Firewall

Application

With the control you can set up a firewall for the primary network interface, and for a sandbox if needed. You can block incoming network traffic for specific senders and services.

Description of function

The Firewall menu item opens the Firewall settings window. The menu item can be found in the Network/Remote Access group of the Settings application.

If you activate the firewall, the control displays an icon at the bottom right in the taskbar. The control displays the following icons, depending on the security level:

Icon

Meaning

firewall-low

Firewall protection does not yet exist although it has been activated.

Example: A dynamic IP address is used in the network interface configuration, but the DHCP server has not yet assigned an IP address.

DHCP server tab

firewall-medium

Firewall active with medium security level.

firewall-high

Firewall active with high security level.

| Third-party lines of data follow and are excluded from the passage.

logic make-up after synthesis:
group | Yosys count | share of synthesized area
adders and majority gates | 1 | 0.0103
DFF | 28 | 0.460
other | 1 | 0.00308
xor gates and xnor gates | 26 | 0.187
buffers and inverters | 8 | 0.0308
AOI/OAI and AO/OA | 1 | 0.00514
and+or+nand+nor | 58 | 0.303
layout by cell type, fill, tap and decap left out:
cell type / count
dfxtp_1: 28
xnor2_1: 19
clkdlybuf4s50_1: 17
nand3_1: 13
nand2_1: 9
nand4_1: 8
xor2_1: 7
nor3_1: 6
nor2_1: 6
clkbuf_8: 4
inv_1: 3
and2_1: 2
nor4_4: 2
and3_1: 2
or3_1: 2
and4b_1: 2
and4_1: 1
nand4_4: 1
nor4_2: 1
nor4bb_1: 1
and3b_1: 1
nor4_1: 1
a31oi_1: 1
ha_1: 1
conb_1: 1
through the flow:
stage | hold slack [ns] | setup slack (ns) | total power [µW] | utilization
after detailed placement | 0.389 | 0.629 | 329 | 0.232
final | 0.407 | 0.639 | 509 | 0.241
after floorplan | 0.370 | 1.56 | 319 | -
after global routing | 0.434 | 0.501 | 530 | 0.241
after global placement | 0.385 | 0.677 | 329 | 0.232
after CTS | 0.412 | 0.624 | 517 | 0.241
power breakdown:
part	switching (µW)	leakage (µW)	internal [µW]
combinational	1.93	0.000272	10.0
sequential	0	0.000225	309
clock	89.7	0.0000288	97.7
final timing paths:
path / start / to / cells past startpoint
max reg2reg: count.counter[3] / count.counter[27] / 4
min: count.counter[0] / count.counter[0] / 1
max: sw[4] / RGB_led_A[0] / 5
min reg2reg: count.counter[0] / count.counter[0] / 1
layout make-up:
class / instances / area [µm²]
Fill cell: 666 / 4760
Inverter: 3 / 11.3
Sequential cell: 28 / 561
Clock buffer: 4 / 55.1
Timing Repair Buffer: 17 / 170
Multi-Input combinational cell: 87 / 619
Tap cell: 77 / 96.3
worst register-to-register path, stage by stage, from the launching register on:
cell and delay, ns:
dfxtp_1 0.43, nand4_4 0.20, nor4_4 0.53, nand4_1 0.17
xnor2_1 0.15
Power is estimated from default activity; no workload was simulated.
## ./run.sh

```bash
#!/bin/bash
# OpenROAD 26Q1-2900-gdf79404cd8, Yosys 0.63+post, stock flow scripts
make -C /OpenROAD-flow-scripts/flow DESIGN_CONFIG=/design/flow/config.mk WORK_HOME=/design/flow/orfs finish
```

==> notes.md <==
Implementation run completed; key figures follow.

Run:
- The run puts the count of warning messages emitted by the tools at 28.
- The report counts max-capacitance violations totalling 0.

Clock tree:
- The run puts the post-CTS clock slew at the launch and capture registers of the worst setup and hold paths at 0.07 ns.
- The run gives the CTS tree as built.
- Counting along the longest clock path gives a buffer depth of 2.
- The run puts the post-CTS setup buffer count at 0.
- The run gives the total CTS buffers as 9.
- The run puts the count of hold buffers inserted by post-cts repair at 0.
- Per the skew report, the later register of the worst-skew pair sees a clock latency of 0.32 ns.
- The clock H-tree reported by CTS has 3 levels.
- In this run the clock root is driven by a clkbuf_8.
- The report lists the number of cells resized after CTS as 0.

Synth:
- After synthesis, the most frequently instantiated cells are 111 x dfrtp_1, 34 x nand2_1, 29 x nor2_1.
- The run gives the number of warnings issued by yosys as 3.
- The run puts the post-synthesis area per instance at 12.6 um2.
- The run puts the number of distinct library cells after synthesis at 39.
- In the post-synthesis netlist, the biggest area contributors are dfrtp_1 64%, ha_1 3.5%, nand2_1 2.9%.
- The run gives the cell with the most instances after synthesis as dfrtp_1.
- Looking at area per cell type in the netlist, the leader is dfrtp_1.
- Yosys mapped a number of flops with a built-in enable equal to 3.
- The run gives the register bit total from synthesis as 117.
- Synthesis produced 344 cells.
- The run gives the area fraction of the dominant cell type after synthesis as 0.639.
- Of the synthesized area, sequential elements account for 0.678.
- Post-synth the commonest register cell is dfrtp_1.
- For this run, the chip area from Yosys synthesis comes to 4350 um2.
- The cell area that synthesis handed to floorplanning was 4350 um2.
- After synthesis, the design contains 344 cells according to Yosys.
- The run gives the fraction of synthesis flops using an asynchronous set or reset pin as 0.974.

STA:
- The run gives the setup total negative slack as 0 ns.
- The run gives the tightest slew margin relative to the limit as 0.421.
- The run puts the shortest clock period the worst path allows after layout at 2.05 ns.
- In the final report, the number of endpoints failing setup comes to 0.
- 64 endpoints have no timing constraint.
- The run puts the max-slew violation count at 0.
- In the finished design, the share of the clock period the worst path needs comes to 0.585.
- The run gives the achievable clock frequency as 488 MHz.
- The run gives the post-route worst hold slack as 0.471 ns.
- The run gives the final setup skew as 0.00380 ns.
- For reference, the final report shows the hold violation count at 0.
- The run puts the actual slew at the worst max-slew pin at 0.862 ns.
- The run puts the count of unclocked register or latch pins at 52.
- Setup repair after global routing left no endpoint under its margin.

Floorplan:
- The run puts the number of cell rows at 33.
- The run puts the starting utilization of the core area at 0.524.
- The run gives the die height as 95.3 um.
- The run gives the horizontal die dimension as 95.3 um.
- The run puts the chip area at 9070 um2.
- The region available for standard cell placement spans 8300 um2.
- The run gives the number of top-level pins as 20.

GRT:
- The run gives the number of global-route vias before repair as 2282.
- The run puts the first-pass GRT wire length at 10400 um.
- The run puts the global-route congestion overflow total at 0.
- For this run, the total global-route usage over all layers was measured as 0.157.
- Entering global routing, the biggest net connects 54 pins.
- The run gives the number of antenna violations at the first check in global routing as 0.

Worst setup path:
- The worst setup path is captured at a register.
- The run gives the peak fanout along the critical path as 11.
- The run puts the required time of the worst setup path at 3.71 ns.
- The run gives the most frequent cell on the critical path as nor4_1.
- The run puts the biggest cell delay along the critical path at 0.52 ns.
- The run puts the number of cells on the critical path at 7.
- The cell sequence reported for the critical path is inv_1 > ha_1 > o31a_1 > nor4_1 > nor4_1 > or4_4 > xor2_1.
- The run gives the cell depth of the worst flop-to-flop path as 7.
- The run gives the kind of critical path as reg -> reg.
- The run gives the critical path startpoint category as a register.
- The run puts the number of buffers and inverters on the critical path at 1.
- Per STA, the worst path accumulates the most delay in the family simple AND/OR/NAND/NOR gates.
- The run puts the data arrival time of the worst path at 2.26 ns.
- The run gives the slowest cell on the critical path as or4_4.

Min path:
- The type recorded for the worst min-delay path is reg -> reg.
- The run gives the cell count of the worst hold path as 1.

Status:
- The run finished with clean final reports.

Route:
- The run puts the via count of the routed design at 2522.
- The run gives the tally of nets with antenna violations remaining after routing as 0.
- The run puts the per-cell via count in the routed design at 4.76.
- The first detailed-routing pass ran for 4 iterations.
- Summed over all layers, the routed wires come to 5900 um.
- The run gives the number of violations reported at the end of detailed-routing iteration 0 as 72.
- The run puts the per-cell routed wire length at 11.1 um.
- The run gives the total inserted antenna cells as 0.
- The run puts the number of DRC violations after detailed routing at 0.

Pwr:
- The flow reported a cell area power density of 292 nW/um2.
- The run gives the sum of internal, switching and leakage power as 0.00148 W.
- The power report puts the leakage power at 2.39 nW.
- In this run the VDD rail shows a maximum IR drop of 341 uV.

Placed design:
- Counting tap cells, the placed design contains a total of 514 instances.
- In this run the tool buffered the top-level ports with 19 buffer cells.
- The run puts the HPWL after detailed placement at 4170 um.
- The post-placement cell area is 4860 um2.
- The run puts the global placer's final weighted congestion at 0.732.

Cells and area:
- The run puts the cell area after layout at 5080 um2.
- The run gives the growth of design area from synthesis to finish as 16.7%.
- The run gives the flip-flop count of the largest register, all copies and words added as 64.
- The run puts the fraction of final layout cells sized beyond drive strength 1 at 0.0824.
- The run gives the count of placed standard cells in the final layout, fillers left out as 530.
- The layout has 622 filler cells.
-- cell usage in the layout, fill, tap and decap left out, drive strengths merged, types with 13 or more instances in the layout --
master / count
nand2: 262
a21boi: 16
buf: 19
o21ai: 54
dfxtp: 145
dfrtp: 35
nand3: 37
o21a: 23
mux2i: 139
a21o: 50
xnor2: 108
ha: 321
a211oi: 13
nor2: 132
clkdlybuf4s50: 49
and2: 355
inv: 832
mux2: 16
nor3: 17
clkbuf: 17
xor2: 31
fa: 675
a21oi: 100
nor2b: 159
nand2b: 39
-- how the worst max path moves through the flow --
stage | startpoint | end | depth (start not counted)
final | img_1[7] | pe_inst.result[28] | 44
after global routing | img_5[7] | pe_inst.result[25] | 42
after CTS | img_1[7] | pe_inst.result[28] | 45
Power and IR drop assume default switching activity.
### run.sh
#!/bin/bash
# OpenROAD 26Q1-2900-gdf79404cd8, Yosys 0.63+post, stock flow scripts
make -C /OpenROAD-flow-scripts/flow DESIGN_CONFIG=/design/flow/config.mk WORK_HOME=/design/flow/orfs finish
### config.mk
export PLATFORM = sky130hd
export DESIGN_NAME = vgaHVsyncGen
export DESIGN_NICKNAME = vgaHVsyncGen
export VERILOG_FILES = /design/flow/design.v
export SDC_FILE = /design/flow/constraint.sdc
export NUM_CORES = 4
export LEC_CHECK = 1
export CORE_AREA = 10 10 110 110
export DIE_AREA = 0 0 120 120
### constraint.sdc
current_design vgaHVsyncGen

set clk_period 3.0
set clk_io_pct 0.2

create_clock -name clk0 -period $clk_period [get_ports {clk}]

set non_clock_inputs [all_inputs -no_clocks]
set_input_delay [expr $clk_period * $clk_io_pct] -clock clk0 $non_clock_inputs
set_output_delay [expr $clk_period * $clk_io_pct] -clock clk0 [all_outputs]
### design.v
module vgaHVsyncGen(clk, reset, Hsync, Vsync, counterX, counterY, displayZone);
	input clk, reset;
	output reg Hsync, Vsync;
	output reg[9:0] counterX;
	output reg[9:0] counterY;
	output reg displayZone;
	wire counterXMax;
	wire displayX;
	wire displayY;
	assign counterXMax = (counterX == 800);
	assign displayX = (counterX > 150 && counterX < 780);
	assign displayY = (counterY > 35 && counterY < 510);
	always @(posedge clk) begin
		if(reset) begin
			counterX <= 0;
			counterY <= 0;
		end else begin
			if(counterXMax) begin
				counterX <= 0;
				if(counterY == 521)
					counterY <= 0;
				else
					counterY <= counterY + 9'b1;
			end else
				counterX <= counterX + 10'b1;
			Hsync <= ~(counterX < 45);
			Vsync <= ~(counterY == 0);
			displayZone <= displayX && displayY;
		end
	end
endmodule
==> ci_impl_report.md <==
### Flow metrics

| Metric | Value |
|---|---|
| FP Core Util | between 10 and 15% |
| Worst EP arrival | about 2.4 ns |
| Worst R2R Path Depth | 6 |
| WP data required | about 3.2 ns |
| Final wirelength | a little over 3000 µm |
| CP peak stage delay | a little over 0.6 ns |
| Core area | between 9000 and 10000 µm² |
| Hold Slack | roughly 0.52 ns |
| Worst setup path endpoint | counterY[3] |
| Via-per-instance ratio | between 3 and 4 |
| Layout area overhead | 35.5% |
| Bufs on Longest Clock Path | 2 |
| Synth Seq Share | around two fifths |
| Setup violations, final | 0 |
| PwrDens | approximately 340 nW/µm² |
| MaxCap Viol Count | 0 |
| Critical Path Start | counterX[0] |
| Final Cycle Share | between 70% and 80% |
| RSZ-0062 raised after global routing | false |
| CTS resizes | 0 |
| Cell taking the most area after synthesis | dfxtp_1 |
| Max Fclk | ~460 MHz |
| Worst-Skew Late Latency | about 0.26 ns |
| All-Layer GR Usage | 4.21% |
| Setup_tns | 0 ns |
| # Cells Yosys | 137 |
| Synthesized area | 1180 µm² |
| H-tree depth | 1 |
| Origin of the critical flop-to-flop path | counterX[0] |
| Status | completed |
| Antenna viol nets, final | 0 |
| DRC viols | 0 |
| Critical path endpoint category | register |
| Crit-path cells | inv_1, ha_1, or3b_1, or4_1, or3_1, a21oi_1 |
| FF-to-FF setup slack | a little over 0.8 ns |
| Via count | ~1100 |
| Worst min-delay path class | register to register |
| FILL cells | between 1000 and 1500 |
| Worst Clk Skew | 0.00633 ns |
| Share of cells above drive strength 1 | 3.13% |
| Leak Pwr | approximately 0.54 nW |
| Pins Over Slew Limit | 0 |
| Worst R2R End | counterY[3] |
| Final core occ | roughly 16% |
| CTS tree | yes |
| Synth unique cells | 34 |
| Ports | 25 |
| Gpl congestion | around 0.77 |
| First-pass GRT wire length | between 5000 and 6000 µm |
| Top cell area share | between 30% and 40% |
| Chip height | approximately 120 µm |
| Slowest-stage cell, CP | or4_1 |
| Vias in the first global route | 984 |
| Row count | 36 |
| Root buf cell | clkbuf_8 |
| Endpoints failing hold | 0 |
| Pin count of the biggest net entering global routing | 13 |
| Hold Buf Count CTS | 0 |
| CTS Buf Count | 3 |
| Max transition margin | about three fifths |
| VDD IR max | 0.122 mV |
| Cells after synthesis | around 140 |
| #FFs+latches synth | 23 |
| CP Launch Type | register |
| Synth Warn # | 1 |
| Fin crit period | between 2 and 2.5 ns |
| Crit Path Max Fanout | 8 |
| Sink Count | 23 |
| Area reported by Yosys stat | approximately 1200 µm² |
| Worst slew pin tran | 0.614 ns |
| Crit Path Class | register to register |
| Reg clk slew, reported paths | 0.08 ns |
| Die Width | ~120 µm |
| First-pass iteration count of the detailed router | 4 |
| Mean Syn Cell Area | slightly below 9 µm² |
| Die Area | 14400 µm² |
| Port bufs | 24 |
| HPWL Detailed | 2400 µm |
| Diodes inserted | 0 |
| Initial antenna violation count | 0 |
| WL/cell | just over 10 µm |
| Top cells by area | dfxtp_1, edfxtp_1, ha_1, xor2_1, nand4_1 |
| Setup repair bufs after CTS | 0 |
| 1st-iter DRT viols | 19 |
| OpenROAD warnings | 29 |
| GRT Residual Overflow | 0 |
==> state kept, by name, indices dropped and copies added, names as in the netlist <==
register	flops
counterX	10
counterY	10
Hsync	1
Vsync	1
displayZone	1
==> metrics by stage <==
stage	power [mW]	instances	worst slack, ns	instance area [µm²]
2_1_floorplan	0.343	137	0.954	1180
4_1_cts	0.550	293	0.817	1610
3_3_place_gp	0.360	289	0.890	1560
5_1_grt	0.564	293	0.591	1610
3_5_place_dp	0.361	289	0.828	1560
6_report	0.543	293	0.813	1610
==> report_power, final <==
| part | total (mW) | switching, mW | internal, mW | leakage [nW] |
|---|---|---|---|---|
| logic | 0.0299 | 0.0141 | 0.0158 | 0.326 |
| clock network | 0.190 | 0.0955 | 0.0946 | 0.0228 |
| registers | 0.323 | 0.00738 | 0.316 | 0.193 |
| total | 0.543 | 0.117 | 0.426 | 0.542 |
==> kinds of logic (layout without fill, tap and decap cells) <==
logic type	Yosys count	after routing	share of synthesized area [%]
AOI/OAI and AO/OA	25	25	12.4
xor gates and xnor gates	9	9	6.65
adders and majority gates	6	6	6.34
buffers and inverters	11	34	4.54
DFF	23	23	41.4
and+or+nand+nor	63	63	28.7
==> cells in the final DEF (no fill, tap or decap), types with 2 or more instances in the layout <==
master,instances
a21oi_1,8
and3_1,5
clkbuf_8,3
clkdlybuf4s50_1,24
dfxtp_1,20
edfxtp_1,3
ha_1,6
inv_1,6
nand2_1,9
nand3_1,8
nand4_1,9
nor2_1,13
nor3_1,4
o21ai_0,9
o31ai_1,2
or3_1,7
xor2_1,8
==> final cells by class <==
cell class / instances / area [µm²] / area share [%]
clock buffers: 4 / 45.0 / 2.81
inverters: 6 / 22.5 / 1.40
multi-input cells: 103 / 641 / 39.9
flip-flops and latches: 23 / 490 / 30.6
well taps: 133 / 166 / 10.4
repair buffers: 24 / 240 / 15.0
==> Yosys cell counts <==
cell type	instances
and4_1	1
nand4_1	9
xnor2_1	1
dfxtp_1	20
nor3_1	4
or3b_1	1
a31oi_1	1
buf_6	1
nor2b_1	1
a21oi_1	8
o31ai_1	2
o21ai_0	9
buf_4	1
inv_1	6
edfxtp_1	3
or3_1	7
nor3b_1	1
clkbuf_1	2
nand2_1	9
o21ai_1	1
clkbuf_2	1
nand3_1	8
and2_1	1
xor2_1	8
ha_1	6
a311oi_1	1
o21bai_1	1
or3_4	1
and4_2	1
and3_1	5
nor2_1	13
o311a_1	1
a211o_1	1
or4_1	1
==> routing by layer <==
layer / track usage, % / part of all wire (%) / wire (µm) / up-vias
li1: - / - / - / 542
met4: 0.754 / 1.5 / 47 / 0
met2: 7.84 / 52 / 1600 / 16
met5: 0 / 0 / 0 / -
met3: 0.571 / 2.9 / 89 / 2
met1: 5.05 / 43 / 1310 / 501
==> how the worst min path moves through the flow <==
| stage | start | endpoint | slack (ns) | depth (start not counted) |
|---|---|---|---|---|
| finish | counterX[0] | counterX[0] | 0.52 | 1 |
| global route | counterX[0] | counterX[0] | 0.56 | 1 |
| CTS | counterX[0] | counterX[0] | 0.53 | 1 |
==> worst max-delay path: cells and delay by family (launching register included) <==
kind | cells | cell delay, ns
buf+inv | 1 | 0.10
flops | 1 | 0.38
simple gates | 3 | 1.32
fa+ha+maj | 1 | 0.18
compound gates | 1 | 0.14
No activity file was given, so power comes from the tool's default toggle rates.
$ cat design/flow/run.sh
#!/bin/bash
# OpenROAD 26Q1-2900-gdf79404cd8, Yosys 0.63+post, stock flow scripts
make -C /OpenROAD-flow-scripts/flow DESIGN_CONFIG=/design/flow/config.mk WORK_HOME=/design/flow/orfs finish
$ cat design/flow/config.mk
export PLATFORM = sky130hd
export DESIGN_NAME = clock_divider
export DESIGN_NICKNAME = clock_divider
export VERILOG_FILES = /design/flow/design.v
export SDC_FILE = /design/flow/constraint.sdc
export NUM_CORES = 4
export LEC_CHECK = 1
export CORE_AREA = 10 10 91 91
export DIE_AREA = 0 0 101 101
$ cat design/flow/constraint.sdc
current_design clock_divider

set clk_period 7.2
set clk_io_pct 0.2

create_clock -name clk0 -period $clk_period [get_ports {clock}]

set non_clock_inputs [all_inputs -no_clocks]
set_input_delay [expr $clk_period * $clk_io_pct] -clock clk0 $non_clock_inputs
set_output_delay [expr $clk_period * $clk_io_pct] -clock clk0 [all_outputs]
$ cat design/flow/design.v
module DE1_SoC (CLOCK_50, HEX0, HEX1, HEX2, HEX3, HEX4, HEX5, KEY, LEDR, SW, VGA_R, VGA_G, VGA_B, VGA_HS, VGA_VS, VGA_BLANK_N, VGA_SYNC_N, VGA_CLK);
 output [6:0] HEX0, HEX1, HEX2, HEX3, HEX4, HEX5;
 output [9:0] LEDR;
 input [3:0] KEY;
 input [9:0] SW;
 input CLOCK_50;  
 output [7:0] VGA_R, VGA_G, VGA_B;
 output VGA_HS, VGA_VS, VGA_BLANK_N, VGA_SYNC_N, VGA_CLK;
 wire [31:0] clk;
 parameter whichClock = 0;  
 clock_divider cdiv (CLOCK_50, clk);
			assign HEX0 = 7'b1111111;
			assign HEX1 = 7'b1111111;
			assign HEX2 = 7'b1111111;
			assign HEX3 = 7'b1111111;
			assign HEX4 = 7'b1111111;
			assign HEX5 = 7'b0; 
		localparam width = 64;
		localparam height = 32;
		wire [(width - 1):0][(height - 1):0] wireBoard, wireCursor;
		lab8_main #(.WIDTH(width), .HEIGHT(height)) main (clk[0], SW[9], KEY[3:0], SW[1], SW[0], wireBoard, wireCursor);
		lifeVGADriver #(.WIDTH(width), .HEIGHT(height)) display (clk[0], SW[9], wireBoard, wireCursor, VGA_R, VGA_G, VGA_B, VGA_HS, VGA_VS, VGA_BLANK_N, VGA_SYNC_N);
		assign VGA_CLK = clk[whichClock];
endmodule 
module clock_divider (clock, divided_clocks);
 input clock;
 output [31:0] divided_clocks;
 reg [31:0] divided_clocks;
 initial
 divided_clocks = 32'b0;
 always @(posedge clock)
 divided_clocks = divided_clocks + 1;
endmodule 
==> run summary <==
Implementation numbers.

- The main logic family after synthesis is simple AND/OR/NAND/NOR gates.
- The flip-flop and latch area is 640.6 sq um.
- The overall via count from detail_route is 978.
- Setup repair after global routing left no endpoint under its margin.
- The origin of the worst min-delay path is divided_clocks[0]$_DFF_P_.
- The number of antenna diodes in the final layout is 0.
- The slowest stage of the critical path belongs to the cell sky130_fd_sc_hd__clkdlybuf4s50_1.
- The pin count of the biggest net entering global routing is 12.
- The run finished with clean final reports.
- The floorplan core area is 0.006350 sq mm.
- The critical path endpoint has a required time of 5760 ps.
- In the post-route report, total wirelength is listed as 2858 um.
- The depth of the CTS H-tree is 2.
- The area fraction in mux cells is 0%.
- The DRC marker count from the first detailed-route iteration is 15.
- The die width is 101 um.
- The final timing report counts setup violations totalling 0.
- The worst-case max-slew headroom was logged as 60.39%.
- The met2 usage is 8.845%.
- The endpoint with the worst hold slack is divided_clocks[0]$_DFF_P_.
- The number of flip-flops in the largest register is 32.
- The first global-routing pass estimated 4830 um of wire.
- After legalization and detailed placement, the total HPWL measured 2097 um.
- The synth_stat.txt file lists the number of cells as 127.
- The worst hold path stage count is 1.
- The cell count after synthesis is 127.
- The maximum ir drop on the vdd rail is 106.3 uV.
- The number of maximum-capacitance violations is 0.
- The layer flagged by global routing as most heavily used is met2.
- Per the final timing report, the hold violations number 0.
- After filler insertion, the fill cell instance count of the layout stands at 636.
- Ranking logic cells in the layout by count gives the top entries sky130_fd_sc_hd__dfxtp_1, sky130_fd_sc_hd__clkdlybuf4s50_1, sky130_fd_sc_hd__xor2_1.
- The slack of the critical path is 4542 ps.
- The DRC violation total left in the routed layout is recorded as 0.
- The cell family contributing the most delay on the critical path is buffers and inverters.
- Looking at the clock tree report, the maximum root-to-sink buffer count equals 2.
- After clock tree synthesis, the repair step resized 0 gates.
- The synthesized netlist devotes 0% of its cell area to compound gates.
- The cell area that synthesis handed to floorplanning was 0.001319 sq mm.
- Per the run report, area growth between synthesis and finish was 37.86%.
- Summing all multi-input logic gate instances after layout gives 634.4 sq um.
- The origin of the critical flop-to-flop path is divided_clocks[0]$_DFF_P_.
- The number of logged tool warnings is 25.
- In the final layout, the share of cells above drive strength 1 is 10.43%.
- The met1 usage in global routing is 6.877%.
- For this run, the top clock speed supported by timing is 0.3763 GHz.
- In this run, CTS created clock tree buffers numbering 5.
- On met3, the global router reports a usage of 3.742%.
- The unique cell type count in the Yosys netlist is 24.
- The number of global-route vias before repair was 954.
- The parity-gate share of the synthesized area counting xor and xnor cells is 19.92%.
- The congestion estimate from routability-driven global placement came to 0.7699.
- The initial antenna violation count is 0.
- The average instance in the mapped netlist occupies 10.38 sq um.
- The critical path goes through clkdlybuf4s50_1.
- The per-cell via count in the routed design is 4.075.
- The timing report gives the biggest stage delay along the critical path as 510 ps.
- The worst register-to-register path depth is 5.
- The number of hold buffers added after CTS was 0.
- The total negative setup slack is 0 ps.
- The insertion delay of the later-clocked pin in the worst-skew pair is 280 ps.
- The number of warnings printed during yosys synthesis is 1.
- Per the synthesis report, the simple-gate share of the synthesized area is 27.23%.
- The part of the cycle the worst path needs is 36.91%.
- Including well taps, the total number of placed cells is 232.
- The total congestion overflow after global routing is 0.
- The maximum net fanout on the critical path is 6.
- For this run, the detailed router's first-pass iteration total came to 4.
- The terminus of the critical flop-to-flop path is divided_clocks[28]$_DFF_P_.
- The share of synthesized cell area in full adder, half adder and majority cells is 0.9488%.
- The fraction of the yosys area taken by sequential cells is 48.58%.
- The final max-slew violation count recorded for this run is 0.
- Between clock sinks in the finished design, the worst skew comes to 7.385 ps.
- Row generation in the floorplan step produced 29 rows.
- The post-CTS setup buffer count is 0.
- Overall routing resource usage recorded by global route was 5.801%.
- The worst setup slack after placement is 4835 ps.
- Yosys reported a register bit count of 32.
- The overall chip area is 0.01020 sq mm.
- The ratio of total power to cell area is 189.7 mW/mm^2.
- The path class of the tightest hold or removal check is reg2reg.
- The clock sink count is 32.
- The timing report notes that buffer and inverter cells on the critical path total 1.
- The routed design shows a wire length per standard cell of 11.91 um.
- The minimum period implied by the final worst setup slack is 2658 ps.
- The tree is rooted in a sky130_fd_sc_hd__clkbuf_8.
- Per the OpenROAD floorplan log, the height of the die is 101 um.
- The category of the worst setup path launch point is a flip-flop.
- The residual antenna-violating net count after detailed routing is 0.
- Leaving out filler cells and counting taps, the final layout contains 240.
- The critical path is of the reg2out type.
- The number of top-level pins is 33.
- The endpoint arrival time on the critical path is 1220 ps.
- The buffer_ports step reported a buffer count of 32.
- TritonCTS built the clock tree.
- The slew at the pin closest to its max-slew limit is 592.5 ps.
- Before placement the cells fill 20.77% of the core.
- The setup slack on the worst flop-to-flop path is 5330 ps.
- The static power due to leakage is 0.0007137 uW.
- After clock tree synthesis, the clock-pin slew on the worst setup and hold paths is 70 ps.
- The worst setup path is captured at an output port.
- The yosys-reported design area after synthesis is 0.001319 sq mm.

All services except for SSH are blocked.

Firewall settings

firewall

The Firewall settings window contains the following settings:

Setting

Meaning

Active

Activate or deactivate firewall

Interface

Select the interface

  • eth0: X26 of the control
  • eth1: X116 of the control
  • brsb0: Sandbox (optional)

If a control has two Ethernet interfaces, then by default the DHCP server for the machine network is active for the second interface. With this setting you cannot activate the firewall for eth1 because the firewall and DHCP server mutually exclude each other.

Report other inhibited packets

Activate the firewall with a high security level

All services except for SSH are blocked.

Inhibit ICMP echo answer

If this check box is selected, the control does not respond to a ping request.

Service

Brief designation of services configured with the firewall. You can change the settings even if the services are not started.

  • DNC
  • DNC server using the RPC protocol for external applications that were developed with RemoTools SDK (port 19003)

     
    Manual

    For more detailed information, consult the RemoTools SDK manual.

  • LDAPS
  • Server with user data and configuration of user administration

  • LSV2
  • Functionality for TNCremo, TeleService, and other HEIDENHAIN PC tools (port 19000)

  • OPC UA
  • Service provided by the OPC UA NC Server (port 4840).

  • SMB
  • Only incoming SMB connections, meaning a Windows share on the control. Outgoing SMB connections are not influenced, meaning a Windows share connected to the control.

  • SSH
  • SecureShell protocol (port 22) for secure LSV2 handling with active user administration; starting with HEROS 504

  • VNC
  • Access to screen contents. If you block this service, then not even TeleService programs from HEIDENHAIN can access the control. If you block this service, the control displays a warning in the VNC settings window.

    VNC menu item

Method

Configure accessibility

  • Prohibit all: Cannot be accessed by anyone
  • Permit all: Can be accessed by everyone
  • Permit some: Can be accessed only by specific clients
  • In the Computer column you must define the computer for which access is permitted. If you do not define a computer, the control activates Prohibit all.

Log

  • The control shows the following messages when transmitting network packets:
  • Red: Network packet blocked
  • Blue: Network packet accepted

Computer

IP address or host name of the computers with access rights. Separated by commas, if there are multiple computers

The control converts the host name to an IP address when the control starts. If the IP address changes, you must restart the control or change the setting. The control issues an error message if it cannot convert the host name to an IP address.

Only with the Permit some method

Advanced options

Only for network specialists

Set standard values

Reset the settings to the default values recommended by HEIDENHAIN

Notes

  • Have your network specialist check and, if necessary, change the standard settings.
  • When user administration is active, you can set up only secure network connections via SSH. The control automatically disables the LSV2 connections via the serial interfaces (COM1 and COM2) and the network connections without user identification.
  • The firewall does not protect the second network interface eth1. Connect only trustworthy hardware to this interface, and do not use this interface for Internet connections.